Background and Significance: During the past 40 years U.S. hospital care has decentralized and grown increasingly competitive. Vague or overly detailed hospital regulations provide no specific goals regarding care for the poor. Studies have documented concentration of hospital safety net care, and a need for new outcome measures. This study uses hospital safety net revenue to measure theoretically responsive behavior by hospitals to serve poor populations.
Design and Analysis: This research includes secondary analysis of hospital safety net revenues from OSHPD's Hospital Annual Financial Report Data, 2004 through 2005, and 2006 through 2008. Safety net revenues were compared as organizational and market shares. Hospital isomorphism toward low shares prompted the use of logistic regression to test the effect of factors on the odds of participation above an equal distribution.
Key Findings: The 70 hospitals with high safety-net revenue as both organizational and market shares accounted for $7.7 billion of $11.5 billion in total safety net revenue. These hospitals were positively associated with concentrated markets, clinical teaching, larger size, less medically complex patients, and city/county or nonprofit ownership.

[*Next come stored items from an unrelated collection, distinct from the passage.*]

[config.mk]
export PLATFORM = sky130hd
export DESIGN_NAME = rscr_regs
export DESIGN_NICKNAME = d
export VERILOG_FILES = /design/src/design/rscr_pkg.sv /design/src/design/rscr_eeprom_loader.sv /design/src/design/rscr_regs.sv
export VERILOG_INCLUDE_DIRS = /design/src /design/src/design
export SDC_FILE = /design/constraint.sdc
export NUM_CORES = 1
export LEC_CHECK = 0
export ABC_AREA = 1
export CAP_MARGIN = 10
export CELL_PAD_IN_SITES_DETAIL_PLACEMENT = 0
export CELL_PAD_IN_SITES_GLOBAL_PLACEMENT = 1
export CORE_MARGIN = 2
export CORE_UTILIZATION = 44
export CTS_CLUSTER_DIAMETER = 40
export DETAILED_ROUTE_END_ITERATION = 16
export DONT_BUFFER_PORTS = 1
export PLACE_DENSITY = 0.79
export SETUP_SLACK_MARGIN = 0.15
export SLEW_MARGIN = 20
export SYNTH_ARGS = -nofsm -noshare
export SYNTH_HDL_FRONTEND = slang
export SYNTH_SLANG_ARGS = --single-unit
[constraint.sdc]
create_clock -name clk -period 3.56 [get_ports clk]
set_input_delay 0.356 -clock clk [delete_from_list [all_inputs] [get_ports clk]]
set_output_delay 0.356 -clock clk [all_outputs]
set_load 0.005 [all_outputs]
===== src/hw/cmon_pkg.sv =====
package cmon_pkg;
	localparam int NCH = 18;
	localparam int NQ = 3 * NCH + 4;
	localparam int CFG_W = 4 * NCH + 6;
	localparam int MS_W = 14;
	localparam int TICK_W = 18;
	localparam int CLK_PERIOD_NS = 5;
	localparam int TICK_NS = 1000000;
	localparam int TICK_CYC = TICK_NS / CLK_PERIOD_NS;
	localparam int WD_START_EDGES = 5;
	// Qualifier slice bases in the raw input vector
	localparam int Q_RED = 0;
	localparam int Q_YEL = NCH;
	localparam int Q_GRN = 2 * NCH;
	localparam int Q_REN = 3 * NCH;
	localparam int Q_RC = 3 * NCH + 1;
	localparam int Q_SF = 3 * NCH + 2;
	// Durations in milliseconds
	localparam logic [13:0] QUAL_ON_MS = 14'h01F4;
	localparam logic [13:0] SF_ON_MS = 14'h0226;
	localparam logic [13:0] RF_A_MS = 14'h03E8;
	localparam logic [13:0] RF_B_MS = 14'h05DC;
	localparam logic [13:0] DUAL_MS = 14'h01F4;
	localparam logic [13:0] CLR_MS = 14'h0A8C;
	localparam logic [13:0] CFG_HOLD_MS = 14'h0BB8;
	localparam logic [13:0] WD_ON_MS = 14'h03E8;
	localparam logic [13:0] WD_OFF_MS = 14'h05DC;
	localparam logic [13:0] START_MIN_MS = 14'h1770;
	localparam logic [13:0] START_MAX_MS = 14'h2710;
	localparam logic [13:0] MS_MAX = 14'h3FFF;
	// Indicator blink: 500 ms frame, 2 Hz and 4 Hz at half duty
	localparam logic [8:0] BLINK_LAST = 9'h1F3;
	localparam logic [8:0] BLINK_HALF = 9'h0FA;
	localparam logic [8:0] BLINK_Q1 = 9'h07D;
	localparam logic [8:0] BLINK_Q3 = 9'h177;
	typedef logic [13:0] ms_t;
	typedef enum logic [1:0] {
		ST_START = 2'b00,
		ST_RUN = 2'b01,
		ST_DROP = 2'b11
	} run_state_e;
endpackage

Hospitals with high safety net revenue as market share only earned $1.1 billion of total safety net revenue. These facilities were positively associated with location in a concentrated market, increased size, nonprofit ownership, and system affiliation.
Hospitals with high safety net revenue as organizational share only earned $1 billion of total safety-net revenue. This group was more likely than the others to be located in a more competitive county, independently operated by investors or a public district, smaller and treating less medically complicated patients.
Implications: Regulators should work to encourage hospital safety net participation and better distribute the burden of low margin hospital care. Additional research is needed on hospital ownership, access, and quality, especially regarding patient acuity.